File: src/rtl/rcc_ahb_if_if.sv
// AHB-Lite bus bundle for the RCC register slave: address/data-phase inputs
// from the master plus the slave's HREADYOUT/HRESP response.
interface rcc_ahb_if_if #(
    parameter int ADDR_W = 12
);
    logic              HSEL;
    logic [ADDR_W-1:0] HADDR;
    logic [1:0]        HTRANS;
    logic              HWRITE;
    logic [2:0]        HSIZE;
    logic              HREADY;
    logic [31:0]       HWDATA;
    logic              HREADYOUT;
    logic              HRESP;

    modport slave (
        input  HSEL, HADDR, HTRANS, HWRITE, HSIZE, HREADY, HWDATA,
        output HREADYOUT, HRESP
    );

    modport master (
        output HSEL, HADDR, HTRANS, HWRITE, HSIZE, HREADY, HWDATA,
        input  HREADYOUT, HRESP
    );
endinterface
### src/rtl/mul_share_arbiter.sv
// -----------------------------------------------------------------------------
// mul_share_arbiter
//
// Time-shares one external combinational WIDTH x WIDTH multiplier among NREQ
// requesters. A round-robin arbiter picks one pending request in IDLE. It
// registers that requester's operands and approx-select onto the multiplier
// inputs, then waits MUL_WAIT cycles for the multiplier path to settle. It
// then captures the product and offers it, tagged with the requester index,
// on a valid/ready response channel.
//
// Ports:
//   clk         rising-edge clock
//   resetn      asynchronous active-low reset
//   req_valid   per-requester request valid                  [NREQ]
//   req_ready   per-requester grant, one-hot or zero, IDLE   [NREQ]
//   req_a       flattened operand A, requester i at [i*WIDTH +: WIDTH]
//   req_b       flattened operand B, same packing
//   cfg_approx  per-requester approx select (1 = approximate cells)
//   mul_a       registered operand A to the shared multiplier
//   mul_b       registered operand B to the shared multiplier
//   mul_approx  registered approx select to the shared multiplier
//   mul_p       product returned by the shared multiplier   [2*WIDTH]
//   rsp_valid   response valid
//   rsp_ready   response accept
//   rsp_id      requester index of the response
//   rsp_data    captured product
//   busy        high whenever the FSM is not in IDLE
//   op_count    completed responses, saturating at 16'hFFFF
// -----------------------------------------------------------------------------
module mul_share_arbiter #(
   parameter  int NREQ     = 4,
   parameter  int WIDTH    = 6,
   parameter  int MUL_WAIT = 2,
   localparam int IDW      = (NREQ > 1) ? $clog2(NREQ) : 1,
   localparam int PW       = 2 * WIDTH
) (
   input  logic                  clk,
   input  logic                  resetn,
   input  logic [NREQ-1:0]       req_valid,
   output logic [NREQ-1:0]       req_ready,
   input  logic [NREQ*WIDTH-1:0] req_a,
   input  logic [NREQ*WIDTH-1:0] req_b,
   input  logic [NREQ-1:0]       cfg_approx,
   output logic [WIDTH-1:0]      mul_a,
   output logic [WIDTH-1:0]      mul_b,
   output logic                  mul_approx,
   input  logic [PW-1:0]         mul_p,
   output logic                  rsp_valid,
   input  logic                  rsp_ready,
   output logic [IDW-1:0]        rsp_id,
   output logic [PW-1:0]         rsp_data,
   output logic                  busy,
   output logic [15:0]           op_count
);

   typedef enum logic [1:0] {
      S_IDLE = 2'd0,
      S_WAIT = 2'd1,
      S_RESP = 2'd2
   } state_t;

   localparam logic [IDW-1:0] LAST_ID  = IDW'(NREQ - 1);
   localparam logic [IDW:0]   NREQ_EXT = (IDW + 1)'(NREQ);
   localparam logic [3:0]     WAIT_LD  = 4'(MUL_WAIT);

   // --------------------------------------------------------------------------
   // State registers
   // --------------------------------------------------------------------------
   state_t           state_q,      state_d;
   logic [IDW-1:0]   ptr_q,        ptr_d;
   logic [3:0]       cnt_q,        cnt_d;
   logic [WIDTH-1:0] mul_a_q,      mul_a_d;
   logic [WIDTH-1:0] mul_b_q,      mul_b_d;
   logic             mul_approx_q, mul_approx_d;
   logic             rsp_valid_q,  rsp_valid_d;
   logic [IDW-1:0]   rsp_id_q,     rsp_id_d;
   logic [PW-1:0]    rsp_data_q,   rsp_data_d;
   logic [15:0]      op_count_q,   op_count_d;

   // Arbitration result
   logic             grant_found;
   logic [IDW-1:0]   grant_idx;

   // --------------------------------------------------------------------------
   // Round-robin winner: first valid requester scanning ptr, ptr+1, ...
   // Candidate index is ptr+k folded once into 0..NREQ-1; both terms are
   // below NREQ, so a single conditional subtract is sufficient.
   // --------------------------------------------------------------------------
   always_comb begin
      // NOTE: every variable written in a combinational block gets a default
      // first, so no path leaves it unassigned and no latch is inferred.
      grant_found = 1'b0;
      grant_idx   = '0;
      for (int k = 0; k < NREQ; k++) begin
         logic [IDW:0]   sum;
         logic [IDW-1:0] cand;
         sum = {1'b0, ptr_q} + (IDW + 1)'(k);
         if (sum >= NREQ_EXT) begin
            sum = sum - NREQ_EXT;
         end
         cand = sum[IDW-1:0];
         if (!grant_found && req_valid[cand]) begin
            grant_found = 1'b1;
            grant_idx   = cand;
         end
      end
   end

   // Grant is offered only in IDLE. It is also gated by resetn so that
   // req_ready reads zero for the whole time reset is asserted, even though
   // the FSM already sits in IDLE then.
   always_comb begin
      req_ready = '0;
      if (resetn && (state_q == S_IDLE) && grant_found) begin
         req_ready[grant_idx] = 1'b1;
      end
   end

   // --------------------------------------------------------------------------
   // Next-state and datapath logic
   // --------------------------------------------------------------------------
   always_comb begin
      state_d      = state_q;
      ptr_d        = ptr_q;
      cnt_d        = cnt_q;
      mul_a_d      = mul_a_q;
      mul_b_d      = mul_b_q;
      mul_approx_d = mul_approx_q;
      rsp_valid_d  = rsp_valid_q;
      rsp_id_d     = rsp_id_q;
      rsp_data_d   = rsp_data_q;
      op_count_d   = op_count_q;

      unique case (state_q)
         S_IDLE: begin
            // A raised req_ready always coincides with req_valid of the
            // winner, so finding a winner in IDLE is the accept condition.
            if (grant_found) begin
               mul_a_d      = req_a[grant_idx*WIDTH +: WIDTH];
               mul_b_d      = req_b[grant_idx*WIDTH +: WIDTH];
               mul_approx_d = cfg_approx[grant_idx];
               rsp_id_d     = grant_idx;
               cnt_d        = WAIT_LD;
               state_d      = S_WAIT;
            end
         end

         S_WAIT: begin
            // Operands stay frozen; the product is sampled on the edge where
            // the counter is 1, i.e. MUL_WAIT edges after the accept edge.
            if (cnt_q == 4'd1) begin
               rsp_data_d  = mul_p;
               rsp_valid_d = 1'b1;
               state_d     = S_RESP;
            end else begin
               cnt_d = cnt_q - 4'd1;
            end
         end

         S_RESP: begin
            if (rsp_ready) begin
               rsp_valid_d = 1'b0;
               ptr_d       = (rsp_id_q == LAST_ID) ? '0 : rsp_id_q + 1'b1;
               if (op_count_q != 16'hFFFF) begin
                  op_count_d = op_count_q + 16'd1;
               end
               state_d = S_IDLE;
            end
         end

         default: begin
            state_d = S_IDLE;
         end
      endcase
   end

   // --------------------------------------------------------------------------
   // Registers. Asynchronous reset aborts any transaction in flight.
   // --------------------------------------------------------------------------
   always_ff @(posedge clk or negedge resetn) begin
      // NOTE: sequential state uses non-blocking assignments so every
      // register samples pre-edge values, independent of statement order.
      if (!resetn) begin
         state_q      <= S_IDLE;
         ptr_q        <= '0;
         cnt_q        <= '0;
         mul_a_q      <= '0;
         mul_b_q      <= '0;
         mul_approx_q <= 1'b0;
         rsp_valid_q  <= 1'b0;
         rsp_id_q     <= '0;
         rsp_data_q   <= '0;
         op_count_q   <= '0;
      end else begin
         state_q      <= state_d;
         ptr_q        <= ptr_d;
         cnt_q        <= cnt_d;
         mul_a_q      <= mul_a_d;
         mul_b_q      <= mul_b_d;
         mul_approx_q <= mul_approx_d;
         rsp_valid_q  <= rsp_valid_d;
         rsp_id_q     <= rsp_id_d;
         rsp_data_q   <= rsp_data_d;
         op_count_q   <= op_count_d;
      end
   end

   // --------------------------------------------------------------------------
   // Outputs
   // --------------------------------------------------------------------------
   assign mul_a      = mul_a_q;
   assign mul_b      = mul_b_q;
   assign mul_approx = mul_approx_q;
   assign rsp_valid  = rsp_valid_q;
   assign rsp_id     = rsp_id_q;
   assign rsp_data   = rsp_data_q;
   assign busy       = (state_q != S_IDLE);
   assign op_count   = op_count_q;

endmodule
----
--- Task details ---
Every line in the entries above that mentions the word "hFFFF" must be shown.

--- Reply to the task ---
//   op_count    completed responses, saturating at 16'hFFFF
               if (op_count_q != 16'hFFFF) begin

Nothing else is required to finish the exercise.